Now that school is back in session and summer internships have wound down, it’s time for fall internships to begin. There are many things you need to know about internships; these five are a good start:
1. How To Get An Internship
Getting an internship can be easier than finding a full-time job, but not always. This mostly depends on in which industry you are looking to work. For example,Wall Street internships typically go to students in “core” schools targeted by that company (read: Ivy League or equivalent) or with close relationships to the management. For startups, your school is less important than your persistence, interest, and ability.
>> Here are some tips to get the internship you want:
Create And Grow Your Digital Identity
Make sure your social networks are up to date and reflect who you are. Twitter, Linkedin, and About.me should be the social networks of most importance. If you are looking for a job at a tech company likeFacebook or Google, being active on their platforms is a must as well. Want to go into entertainment? It makes sense to be active on Twitter and engaged with followers. Just make sure everything is up to date and appropriate on these major social networks, because whether you want to believe it or not, your prospective employers are watching.
Create Content To Grow Your Blog And Enhance Your Digital Identity
If you are looking for a sales and trading job on Wall Street, it’s a good idea to keep a blog and write about the trades you find interesting. If you want to go into venture capital, you will immediately be asked what companies you are excited about and what upcoming trends you see over the next few years. When you have a blog and you are creating content (whether original, or elaborating on other people’s content), if you have something compelling to contribute, people will find it valuable. It also augments tip #1.
Networking is the single most important part of the internship search. I would venture to guess that 8 out of 10 jobs are found via a personal connection or recommendation. Make sure you attend networking events for the industry you are looking to break into. If you hang out where the industry folks hang out, it will take time, but you will eventually become part of that industry.
There are a few pieces to know when identifying the right people to speak with in each industry. It’s not always the people in the news who can make the most difference for you. First you need to decide on a specific field, and start doing research. Look at the leading companies and the individuals there who can help you. Once you have your list, get in touch with them. You need to find out where they hang out (i.e. industry events) or write them a concise and powerful email about who you are and why they should give you the time of day.
2. Internships Help You Find Out What You DON’T Want To Do
One of the biggest things I learned when I interned on Wall Street and at a big media company was that these jobs weren’t what I wanted to do with my life. Interning helped me discover this before I wasted two or more years of my life working in the wrong field for me. Anytime I speak to college students, I recommend that they go diversify their internships. This way they can discover what they are passionate about before they fully enter the workforce.

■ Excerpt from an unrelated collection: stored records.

<file path="config.mk">
export PLATFORM = sky130hd
export DESIGN_NAME = pwm_multi_ch_deadtime
export DESIGN_NICKNAME = d
export VERILOG_FILES = /design/src/rtl/pwm_multi_ch_deadtime.sv
export SDC_FILE = /design/constraint.sdc
export NUM_CORES = 1
export LEC_CHECK = 0
export CELL_PAD_IN_SITES_DETAIL_PLACEMENT = 0
export CELL_PAD_IN_SITES_GLOBAL_PLACEMENT = 1
export CORE_MARGIN = 4
export CORE_UTILIZATION = 41
export DETAILED_ROUTE_END_ITERATION = 8
export PLACE_DENSITY = 0.84
export SLEW_MARGIN = 40
export SYNTH_ARGS = -nofsm -noshare
export SYNTH_HDL_FRONTEND = slang
export SYNTH_SLANG_ARGS = --single-unit
</file>
<file path="constraint.sdc">
create_clock -name clk_dev -period 3 [get_ports clk_dev]
set_input_delay 0.45 -clock clk_dev [delete_from_list [all_inputs] [get_ports clk_dev]]
set_output_delay 0.45 -clock clk_dev [all_outputs]
set_load 0.02 [all_outputs]
</file>
<file path="src/rtl/pwm_multi_ch_deadtime.sv">
// N-channel complementary PWM generator with per-channel dead time and double-buffered settings.
// Define PWM_FAULT_EN to build the fault input synchroniser and gate-shutdown latch.
module pwm_multi_ch_deadtime #(
  parameter int CH   = 3,
  parameter int DW   = 15,
  parameter int DT_W = 8
) (
  input  logic              clk_dev,
  input  logic              reset,
  input  logic              enable,
  input  logic [DW-1:0]     period,
  input  logic [CH*DW-1:0]  duty,
  input  logic [DT_W-1:0]   dead_time,
  input  logic              center_mode,
  input  logic              update,
`ifdef PWM_FAULT_EN
  input  logic              fault_in,
  input  logic              fault_clr,
`endif
  output logic [CH-1:0]     pwm_p,
  output logic [CH-1:0]     pwm_n,
  output logic              period_end,
  output logic              update_ack,
  output logic              fault_active
);

  typedef enum logic {DIR_UP = 1'b0, DIR_DOWN = 1'b1} dir_e;

  typedef struct packed {
    logic [DW-1:0]    per;
    logic [CH*DW-1:0] duty;
    logic [DT_W-1:0]  dt;
    logic             cm;
  } cfg_t;

  cfg_t            act_q, act_d, shd_q, shd_d;
  logic            pend_q, pend_d;
  logic [DW-1:0]   cnt_q, cnt_d;
  dir_e            dir_q, dir_d;
  logic [CH-1:0]   raw;
  logic [CH-1:0]   tgt_q, tgt_d;
  logic [CH-1:0]   live_q, live_d;
  logic [CH-1:0]   p_q, p_d;
  logic [CH-1:0]   n_q, n_d;
  logic [DT_W-1:0] dcnt_q [CH];
  logic [DT_W-1:0] dcnt_d [CH];
  logic            boundary;
  logic            apply;
  logic            fault_block;

  // Carrier boundary: top of the sawtooth, or the valley of the triangle.
  always_comb begin
    boundary   = act_q.cm ? (cnt_q == '0) : (cnt_q >= act_q.per);
    period_end = reset & enable & boundary;
    apply      = reset & pend_q & (period_end | ~enable);
    update_ack = apply;
  end

  // NOTE: every signal gets a default at the top of the block so no path leaves it unassigned (no latch).
  always_comb begin
    cnt_d = cnt_q;
    dir_d = dir_q;
    if (!enable) begin
      cnt_d = '0;
      dir_d = DIR_UP;
    end else if (!act_q.cm) begin
      dir_d = DIR_UP;
      cnt_d = (cnt_q >= act_q.per) ? '0 : cnt_q + 1'b1;
    end else if (dir_q == DIR_UP) begin
      if (cnt_q >= act_q.per) begin
        // Turn around without repeating the peak; P<=1 degenerates to 0/1 toggling or a held 0.
        if (act_q.per <= DW'(1)) begin
          cnt_d = '0;
          dir_d = DIR_UP;
        end else begin
          cnt_d = act_q.per - 1'b1;
          dir_d = DIR_DOWN;
        end
      end else begin
        cnt_d = cnt_q + 1'b1;
      end
    end else begin
      if (cnt_q <= DW'(1)) begin
        cnt_d = '0;
        dir_d = DIR_UP;
      end else begin
        cnt_d = cnt_q - 1'b1;
      end
    end
  end

  // A later strobe overwrites the shadow; an apply and a new strobe in one cycle keep pending set.
  always_comb begin
    act_d  = act_q;
    shd_d  = shd_q;
    pend_d = pend_q;
    if (apply) begin
      act_d  = shd_q;
      pend_d = 1'b0;
    end
    if (update) begin
      shd_d  = cfg_t'{period, duty, dead_time, center_mode};
      pend_d = 1'b1;
    end
  end

  // Dead-time path: a raw edge (or the first enabled cycle) forces both gates off for dt cycles.
  always_comb begin
    for (int i = 0; i < CH; i++) begin
      raw[i]    = act_q.duty[i*DW +: DW] > cnt_q;
      tgt_d[i]  = raw[i];
      live_d[i] = 1'b1;
      dcnt_d[i] = dcnt_q[i];
      p_d[i]    = 1'b0;
      n_d[i]    = 1'b0;
      if (!enable || fault_block) begin
        tgt_d[i]  = 1'b0;
        live_d[i] = 1'b0;
        dcnt_d[i] = '0;
      end else if (!live_q[i] || (raw[i] != tgt_q[i])) begin
        if (act_q.dt == '0) begin
          p_d[i]    = raw[i];
          n_d[i]    = ~raw[i];
          dcnt_d[i] = '0;
        end else begin
          dcnt_d[i] = act_q.dt - 1'b1;
        end
      end else if (dcnt_q[i] != '0) begin
        dcnt_d[i] = dcnt_q[i] - 1'b1;
      end else begin
        p_d[i] = tgt_q[i];
        n_d[i] = ~tgt_q[i];
      end
    end
  end

  // NOTE: sequential state uses non-blocking assignments so all flops update from pre-edge values.
  always_ff @(posedge clk_dev) begin
    if (!reset) begin
      act_q  <= '0;
      shd_q  <= '0;
      pend_q <= 1'b0;
      cnt_q  <= '0;
      dir_q  <= DIR_UP;
      tgt_q  <= '0;
      live_q <= '0;
      p_q    <= '0;
      n_q    <= '0;
      // NOTE: the dead counters are control state, not data storage, so the array is reset.
      for (int i = 0; i < CH; i++) dcnt_q[i] <= '0;
    end else begin
      act_q  <= act_d;
      shd_q  <= shd_d;
      pend_q <= pend_d;
      cnt_q  <= cnt_d;
      dir_q  <= dir_d;
      tgt_q  <= tgt_d;
      live_q <= live_d;
      p_q    <= p_d;
      n_q    <= n_d;
      for (int i = 0; i < CH; i++) dcnt_q[i] <= dcnt_d[i];
    end
  end

  assign pwm_p = p_q;
  assign pwm_n = n_q;

`ifdef PWM_FAULT_EN
  logic [1:0] fsync_q, fsync_d;
  logic       flt_q, flt_d;

  // A live synchronised fault wins over a clear request.
  always_comb begin
    fsync_d = {fsync_q[0], fault_in};
    flt_d   = flt_q;
    if (fault_clr && !fsync_q[1]) flt_d = 1'b0;
    if (fsync_q[1]) flt_d = 1'b1;
  end

  always_ff @(posedge clk_dev) begin
    if (!reset) begin
      fsync_q <= '0;
      flt_q   <= 1'b0;
    end else begin
      fsync_q <= fsync_d;
      flt_q   <= flt_d;
    end
  end

  // Gating on the synchroniser output too saves a cycle versus waiting for the latch.
  assign fault_block  = fsync_q[1] | flt_q;
  assign fault_active = flt_q;
`else
  assign fault_block  = 1'b0;
  assign fault_active = 1'b0;
`endif

endmodule

</file>
# After elaboration in Yosys (flattened, before gate mapping)
# Memory sizes are Yosys's and may differ from the RTL's.
# Cells that the tools add are included.
[classes]
n_mux = 47
bitwise_logic = 15
n_addsub = 7
shifts = 0
reduce_logical = 14
multipliers = 0
n_lt_le_gt_ge = 6
div = 0
eq_ne = 3
[op_table]
columns = ["cell", "n"]
rows = [
  ["$mux W8", 13],
  ["$mux W15", 6],
  ["$gt A15 B15 Y1", 3],
  ["$sub A8 B1 Y8 const B", 4],
  ["$le A15 B1 Y1 const B", 2],
  ["$sub A15 B1 Y15 const B", 2],
  ["$mux W1", 28],
  ["$reduce_bool A8 Y1", 3],
  ["$add A15 B1 Y15 const B", 1],
  ["$ge A15 B15 Y1", 1],
  ["$logic_not A15 Y1", 1],
  ["$logic_not A8 Y1", 1],
  ["$not A1 Y1", 7],
  ["$and A1 B1 Y1", 4],
  ["$or A1 B1 Y1", 4],
  ["$logic_not A1 Y1", 3],
  ["$logic_or A1 B1 Y1", 3],
  ["$ne A1 B1 Y1", 3],
  ["$reduce_and A3 Y1", 1],
  ["$reduce_and A2 Y1", 1],
  ["$reduce_bool A2 Y1", 1],
]
[totals]
mem_count = 1
inputBits = 73
word_cells = 108
latchBits = 0
regBits = 165
mem_bits_rw = 24
rom_bits = 0
[mem_list]
columns = ["name", "depth", "width", "read_ports", "rd_clocked_by_memory_dff", "wr", "line", "rtl"]
rows = [
  ["dcnt_q", 3, 8, 3, 0, 3, "45", "logic [DT_W-1:0] dcnt_q [CH];"],
]

# Logic depth before layout (Yosys ltp)
# Gate-level depths: netlist of run 1.
[logic_depth]
depth_word = 7
depth_mapped = 11
depth_no_buf = 8

# Worst setup path after synthesis of run 1
# OpenSTA, ideal clock, no wires.
[synth_timing]
path_kind = "register -> output"
startpoint = "register cnt_q[10]"
endpoint = "output update_ack"
path_buffers = 3
t_required_ns = 2.550
path_stages_with_launch = 10
setup_slack_ns = -0.032
t_arrival_ns = 2.582
cell_sequence = "dfxtp_1 buf_6 or4_4 or4_4 or3_4 o21ai_4 o2bb2ai_2 buf_12 buf_12 and2_1"
[synth_via]
elab_chain_cells = 5
[synth_rtl]
columns = ["item", "line", "rtl"]
rows = [
  ["start, declared", "38", "logic [DW-1:0] cnt_q, cnt_d;"],
  ["start signal, assigned", "155", "cnt_q <= cnt_d;"],
  ["$ge A15 B15 Y1 / $logic_not A15 Y1 (equally long branches)", "53", "boundary = act_q.cm ? (cnt_q == '0) : (cnt_q >= act_q.per);"],
  ["$mux W1 (*)", "53", ""],
  ["$and A1 B1 Y1 (*)", "54", "period_end = reset & enable & boundary;"],
  ["$or A1 B1 Y1 (*)", "55", "apply = reset & pend_q & (period_end | ~enable);"],
  ["$and A1 B1 Y1 (*)", "55", ""],
  ["end, declared", "23", "output logic update_ack,"],
]
# Mark *: on every way between the ends. The rest lies on a longest branch, timed or not.

# Worst setup path after layout of run 1
[layout_timing]
startpoint = "register cnt_q[11]"
endpoint = "output update_ack"
# The elaborated chain is that of the path after synthesis.

==> out/metrics.yaml, run 1 <==
timing:
  setup_violations: 1
  fin_skew_ps: 11.5
  whs_ps: 392
  worst_pin_slew_ps: 822
  slew_headroom: 0.450
  fin_crit_sh: 1.04
  setup_ws_ps: -108
  max_freq_mhz: 322
  min_period_ps: 3110
  maxSlewViolCount: 0
  finalSetupTns_ps: -108
  hold_viol: 0
  rsz0062_at_grt: "yes"
floorplan:
  rows: 57
  start_util: 0.415
  core_area_um2: 24200
  die_h_um: 165
  die-area_um2: 27100
  die_w_um: 165
  io_pins: 82
outcome:
  failed_checks: "setup timing"
  run_status: "finished with violations"
power:
  max-vdd-ir-drop_mv: 0.345
  p_leak_nw: 4.92
  powerDensity_nw_per_um2: 546
route:
  dr.pass1.iters: 5
  num_vias: 8072
  wl_mm: 24.1
  viasPerCell: 5.12
  ant_nets: 0
  drc: 0
  wl_per_cell_um: 15.3
  drtIter0Drc: 468
grt:
  grt_max_degree: 71
  grt_pass1_vias: 8022
  met3_usage: 0.0332
  gr-usage-all-layers: 0.183
  grt_pass1_wl_mm: 39.8
  use_met2: 0.315
  grt_remaining_overflow: 0
  grt.busiest_layer: "met2"
  grtUsageMet1: 0.237
  antenna_found_initial: 0
cells_and_area:
  multi_input_area_um2: 5790
  num-fill-cells: 2279
  areaGrowthSynthToFinish_pct: 18.9
  final_cell_mix: "nand2_1 (192), dfxtp_1 (188), mux2i_1 (146)"
  fin_nets: 1383
  n_antenna_cell: 0
  seq_area_um2: 3780
  drive_above_1_share: 0.0998
  layout_commonest_cell: "nand2_1"
  fin_area_um2: 12000
setup_path:
  end_kind: "output port"
  critPathRequiredTime_ps: 2550
  critPathLaunchType: "flip-flop"
  crit_top_cell: "or4_4"
  cp_data_arrival_time_ps: 2660
  cp_cell_sequence: "or4_4, or4_4, or3_4, o21ai_4, o2bb2ai_4, and2_4, buf_6"
  max_stage_delay_ps: 530
  worstPathMaxFanout: 2
  crit_slowest_cell: "or4_4"
  crit_type: "flip-flop to output port"
synth:
  syn_area_um2: 10100
  ys_ff_latch: 189
  synthArstFlopShare: 0
  synth.distinct_cells: 56
  synthFlopType: "dfxtp_1"
  synth_fp_nets: 1279
  syn-instance-count: 1135
  seq_area_frac_synth: 0.376
  yosysWarnings: 0
  synth_edf_count: 0
  synth.avg_cell_area_um2: 8.86
place:
  gp_congestion: 0.840
  dp_hpwl_mm: 17.8
  dpl_cell_area_um2: 11400
  io_buffers: 80
  preCtsSetupSlack_ps: -192
cts:
  cts.root.buffer_cell: "clkbuf_16"
  cts_tree: "done"
  cts_made_buffers: 17
  clkTransAtPathRegs_ps: 70
  clk-insertion-delay-late_ps: 440
  clkSinkCount: 189
  cts_buffer_depth: 2
  htreeDepth: 4
hold_path:
  hold_class: "input pin to flip-flop"
flow_run:
  maxCapViolations: 0
layout make-up:
type / count / area share
Clock buffer: 21 / 0.0385
Clock inverter: 11 / 0.00921
Inverter: 48 / 0.0151
Multi-Input combinational cell: 848 / 0.484
Sequential cell: 189 / 0.317
Tap cell: 324 / 0.0339
Timing Repair Buffer: 135 / 0.102
what timing repair did:
item | 4_1_cts | 5_1_grt
pin swaps | 2 | 1
buffers inserted | 1 | 0
hold buffers | 0 | 0
setup endpoints to repair | 3 | 47
resized for setup | 12 | 7
endpoints found under the hold margin | 0 | 0
synth_stat cells, types with 8 or more instances:
library cell / count / share of area
nand2_1: 192 / 0.072
dfxtp_1: 189 / 0.38
mux2i_1: 146 / 0.15
nor2_1: 126 / 0.047
ha_1: 71 / 0.088
xnor2_1: 50 / 0.044
inv_1: 47 / 0.018
clkbuf_1: 30 / 0.011
nand3_1: 28 / 0.014
a21oi_1: 27 / 0.013
nor3_1: 26 / 0.013
o21ai_0: 22 / 0.011
mux2_2: 19 / 0.021
nand4_1: 18 / 0.011
a211oi_1: 15 / 0.011
or3_1: 13 / 0.0081
buf_1: 9 / 0.0034
buf_12: 8 / 0.016
through the flow:
stage               cells  total power, W   util
floorplan            1135         0.00391      -
global placement     1543         0.00435  0.468
detailed placement   1543         0.00437  0.468
CTS                  1576         0.00658  0.493
global route         1576         0.00687  0.493
finish               1576         0.00652  0.493
registers in the layout, summed over array words and instances (netlist names):
signal,count
cnt_q,15
shd_q,69
tgt_q,3
dcnt_q,24
pwm_p,3
pwm_n,3
act_q,69
dir_q,1
live_q,1
pend_q,1
layer usage:
layer	up-vias	wire length, um	part of all wire
met5	-	0	0
met4	0	375	0.016
met3	30	1030	0.043
met2	145	11600	0.48
met1	3776	11100	0.46
li1	4121	-	-
worst paths after layout:
kind	from	endpoint	slack [ps]	cells after the start
setup / recovery	cnt_q[11]	update_ack	-110	7
setup reg to reg	cnt_q[2]	dcnt_q[0][5]	180	11
hold reg to reg	shd_q[20]	act_q[20]	460	2
hold / removal	reset	pend_q	390	2
cell families (layout without fill, tap and decap cells):
group	Yosys count	after routing	synth area share
AO/OA/AOI/OAI	102	102	0.0677
XOR/XNOR	57	57	0.0497
adder cells (fa/ha/maj)	71	71	0.0884
buffers and inverters	98	215	0.0508
flip-flops	189	189	0.376
multiplexers	165	165	0.167
other	1	1	0.000373
AND/OR/NAND/NOR	452	452	0.200
critical path, delay by kind of cell, from the launching register on:
| family | cells | cell delay, ps |
|---|---|---|
| and+or+nand+nor | 4 | 1490 |
| DFF | 1 | 320 |
| buffers and inverters | 1 | 110 |
| AOI/OAI and AO/OA | 2 | 310 |
where the power goes:
group | switching (W) | internal, W | leakage (nW) | total (W)
combinational | 0.000846 | 0.000725 | 3.11 | 0.00157
sequential | 0.0000982 | 0.00265 | 1.54 | 0.00275
clock | 0.00100 | 0.00120 | 0.270 | 0.00220
total | 0.00195 | 0.00458 | 4.92 | 0.00652
No activity file was read; power rests on OpenSTA's default activity.
==> run 2, diff against run 1 <==
--- a/config.mk
+++ b/config.mk
@@ -8,9 +8,9 @@
 export CELL_PAD_IN_SITES_DETAIL_PLACEMENT = 0
 export CELL_PAD_IN_SITES_GLOBAL_PLACEMENT = 1
 export CORE_MARGIN = 4
-export CORE_UTILIZATION = 41
+export CORE_UTILIZATION = 48
 export DETAILED_ROUTE_END_ITERATION = 8
-export PLACE_DENSITY = 0.84
+export PLACE_DENSITY = 0.92
 export SLEW_MARGIN = 40
 export SYNTH_ARGS = -nofsm -noshare
 export SYNTH_HDL_FRONTEND = slang
==> constraint.sdc (replaced) <==
create_clock -name clk_dev -period 3.6 [get_ports clk_dev]
set_input_delay 0.54 -clock clk_dev [delete_from_list [all_inputs] [get_ports clk_dev]]
set_output_delay 0.54 -clock clk_dev [all_outputs]
set_load 0.02 [all_outputs]
==> out/metrics.yaml, run 2 (synthesized netlist as in run 1, its figures left out) <==
setup_path:
  crit_type: "flip-flop to output port"  # unchanged
  worstPathMaxFanout: 6  # was 2
  worst-path-stages: 7  # unchanged
  cp_data_arrival_time_ps: 2910  # was 2660 ps
  rr_startpoint: "cnt_q[12]"  # was cnt_q[2]
  critPathBufInv: 1  # unchanged
  end_kind: "output port"  # unchanged
  crit_slowest_cell: "or4_1"  # was or4_4
  r2r_cells: 7  # was 11
  crit_path_start: "cnt_q[5]"  # was cnt_q[11]
  cp_cell_sequence: "or4_1, or3_1, or3_4, o21ai_4, o2bb2ai_4, and2_1, clkbuf_2"  # was or4_4, or4_4, or3_4, o21ai_4, o2bb2ai_4, and2_4, buf_6
  r2r_setup_slack_ps: 590  # was 180 ps
  cp_top_family: "simple AND/OR/NAND/NOR gates"  # unchanged
  critPathRequiredTime_ps: 3060  # was 2550 ps
  max_stage_delay_ps: 620  # was 530 ps
  critPathLaunchType: "flip-flop"  # unchanged
  r2r-end: "dcnt_q[0][10]"  # was dcnt_q[0][5]
  crit_end: "update_ack"  # unchanged
cts:
  post_cts_buffers: 0  # was 1
  cts_tree: "done"  # unchanged
  cts_made_buffers: 17  # unchanged
  clkTransAtPathRegs_ps: 70  # about the same
  htreeDepth: 4  # unchanged
  clk-insertion-delay-late_ps: 450  # was 440 ps
  cts_buffer_depth: 2  # unchanged
  hold_buffers: 0  # unchanged
  cts.root.buffer_cell: "clkbuf_16"  # unchanged
  clkSinkCount: 189  # unchanged
hold_path:
  hold_class: "flip-flop to flip-flop"  # was input pin to flip-flop
power:
  clkPwrFrac: 0.348  # was 0.337
  pwr-share-seq: 0.421  # was 0.422
  p_leak_nw: 4.78  # was 4.92 nW
  p_int_w: 0.00378  # was 0.00458 W
  p_switching_w: 0.00167  # was 0.00195 W
  switching_share: 0.306  # was 0.299
  pwr-share-comb: 0.231  # was 0.241
  max-vdd-ir-drop_mv: 0.299  # was 0.345 mV
  powerDensity_nw_per_um2: 469  # was 546 nW/um^2
place:
  dp_hpwl_mm: 16.3  # was 17.8 mm
  gp_congestion: 0.878  # was 0.840
  io_buffers: 80  # unchanged
timing:
  hold_viol: 0  # unchanged
  rsz0062_at_grt: "no"  # was yes
  slew_headroom: 0.480  # was 0.450
  finalSetupTns_ps: 0  # was -108 ps
  fin_crit_sh: 0.959
  setup_violations: 0  # was 1
  worst_pin_slew_ps: 779  # was 822 ps
  fin_skew_ps: 14.5  # was 11.5 ps
  min_period_ps: 3450
  max_freq_mhz: 290
  maxSlewViolCount: 0  # unchanged
flow_run:
  maxCapViolations: 0  # unchanged
route:
  drtIter0Drc: 408  # was 468
  wl_mm: 22.7  # was 24.1 mm
  wl_per_cell_um: 15.2  # was 15.3 um
  dr.pass1.iters: 4  # was 5
  drc: 0  # unchanged
  num_vias: 7907  # was 8,072
  viasPerCell: 5.32  # was 5.12
  ant_nets: 0  # unchanged
grt:
  antenna_found_initial: 0  # unchanged
  grt_max_degree: 84  # was 71
  grt_pass1_vias: 7748  # was 8,022
  grt_remaining_overflow: 0  # unchanged
  gr-usage-all-layers: 0.196  # was 0.183
  grt_pass1_wl_mm: 38.1  # was 39.8 mm
cells_and_area:
  fin_nets: 1348  # was 1,383
  fin_util: 0.569  # was 0.493
  n_antenna_cell: 0  # unchanged
  layout_commonest_cell: "nand2_1"  # unchanged
  drive_above_1_share: 0.0707  # was 0.0998
  num-fill-cells: 1863  # was 2,279
  reg.largest.list: "act_q x69, shd_q x69, dcnt_q x24"  # unchanged
  areaGrowthSynthToFinish_pct: 15.7  # was 18.9%
  final_cell_mix: "nand2_1 (192), dfxtp_1 (189), mux2i_1 (146)"  # was nand2_1 (192), dfxtp_1 (188), mux2i_1 (146)
  multi_input_area_um2: 5770  # was 5790 um^2
  seq_area_um2: 3780  # about the same
floorplan:
  die-area_um2: 23300  # was 27,100 um^2
  die_h_um: 153  # was 165 um
  rows: 52  # was 57
  start_util: 0.492  # was 0.415
  core_area_um2: 20400  # was 24,200 um^2
  io_pins: 82  # unchanged
  die_w_um: 153  # was 165 um
outcome:
  run_status: "complete, no violations"  # was finished with violations
-- run 2: cell types whose count changed in the layout (fill, tap and decap cells not counted), moves of 2 or more --
cell,delta
buf_6,-2
inv_6,+3
inv_8,+3
buf_4,-35
clkinv_4,-2
clkbuf_1,-2
-- run 2: worst register-to-register path, cell delays in order, from the launching register on --
cell and delay (ps):
dfxtp_1 510, inv_1 230, ha_1 350, nand4_1 140, nor4_1 650, or3_1 210, nand4_1 400, mux2_2 420
-- run 2: worst min-delay path by stage --
stage / start / end / slack [ps] / cells past startpoint
2_1_floorplan: act_q[24] / act_q[24] / 430 / 2
3_3_place_gp: act_q[9] / act_q[9] / 450 / 2
3_5_place_dp: shd_q[5] / act_q[5] / 450 / 2
4_1_cts: shd_q[50] / act_q[50] / 460 / 2
5_1_grt: shd_q[43] / act_q[43] / 480 / 2
6_report: shd_q[7] / act_q[7] / 460 / 2
-- run 2: metal layers --
layer  wire (um)  GRT usage  vias up  part of all wire
met2       10700      0.330      165              0.47
met1       10700      0.257     3677              0.47
met3         901     0.0406       27             0.040
li1            -          -     4038                 -
met5           0          0        -                 0
met4         357     0.0539        0             0.016
-- run 2: metrics by stage --
step | cell area [um^2] | total power, W | setup slack [ps] | hold WS (ps) | std cells
global placement | 11000 | 0.00358 | 194 | 447 | 1455
floorplan | 10100 | 0.00326 | 478 | 435 | 1135
CTS | 11600 | 0.00550 | 1.80 | 464 | 1487
finish | 11600 | 0.00545 | 147 | 457 | 1487
detailed placement | 11000 | 0.00359 | 190 | 451 | 1455
global route | 11600 | 0.00572 | 43.6 | 481 | 1487
-- run 2: repair_timing --
| action | 4_1_cts | 5_1_grt |
|---|---|---|
| cloned | 0 | 0 |
| gates resized for setup | 2 | 2 |
| endpoints found under the setup margin | 1 | 2 |
-- run 2: area by class of cell --
class / count / share of cell area
inverters: 48 / 0.0155
clock buffers: 18 / 0.0378
repair buffers: 100 / 0.0836
well taps: 270 / 0.0290
multi-input cells: 848 / 0.496
clock inverters: 14 / 0.0127
flip-flops and latches: 189 / 0.325
-- run 2: power by group through the flow --
stage | clock (W) | sequential, W | combinational [W]
4_1_cts | 0.00194 | 0.00229 | 0.00126
3_3_place_gp | 0 | 0.00234 | 0.00124
2_1_floorplan | 0 | 0.00233 | 0.000930
5_1_grt | 0.00201 | 0.00231 | 0.00140
3_5_place_dp | 0 | 0.00234 | 0.00125
6_report | 0.00190 | 0.00229 | 0.00126
## config.mk

```make
export PLATFORM = sky130hd
export DESIGN_NAME = sha256_work_regs
export DESIGN_NICKNAME = d
export VERILOG_FILES = /design/src/rtl/sha256_work_regs.sv
export SDC_FILE = /design/constraint.sdc
export NUM_CORES = 2
export LEC_CHECK = 0
export ABC_AREA = 1
export BUFFER_PORTS_ARGS = -buffer_cell sky130_fd_sc_hd__buf_4
export CORE_ASPECT_RATIO = 0.5
export CORE_MARGIN = 10
export CORE_UTILIZATION = 45
export DETAILED_ROUTE_END_ITERATION = 16
export PLACE_DENSITY = 0.66
export SYNTH_ARGS = -nofsm -noshare
export SYNTH_HDL_FRONTEND = slang
export SYNTH_SLANG_ARGS = --single-unit
```

## constraint.sdc

```tcl
create_clock -name clk -period 2.5 [get_ports clk]
set_input_delay 0.375 -clock clk [delete_from_list [all_inputs] [get_ports clk]]
set_output_delay 0.375 -clock clk [all_outputs]
set_load 0.02 [all_outputs]
```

3. Your Internship May Lead To A Job, But Your Focus Should Be On Learning
If you are in school and still have a few years to go, your focus should be on learning. Learning about the industry, learning about what excites you about a particular job, learning about what sucks about the job. And learning any hard skills that may be necessary for the job. The internship may lead to a job once you graduate, but learning should always come first.
4. Your Passion Is Weighted As Much As Your Resume
This is true for every industry, but especially for startups. I would hire an energetic and passionate-about-the-industry student who went to community college over a typical Ivy Leaguer in a heartbeat. I think that if you have a true passion for a company, it will shine.
5. Sometimes Unpaid Is Worth It
Not always, but there are scenarios in which working unpaid ends up paying off big. I think if you want to prove yourself to a company that doesn’t currently have a position for you, going the unpaid route for a month or two to prove yourself is a viable option. The goal here is to make them believe that they won’t be able to live without you if you end up leaving. If you get to that point, they will need to make you an offer and bring you on full time.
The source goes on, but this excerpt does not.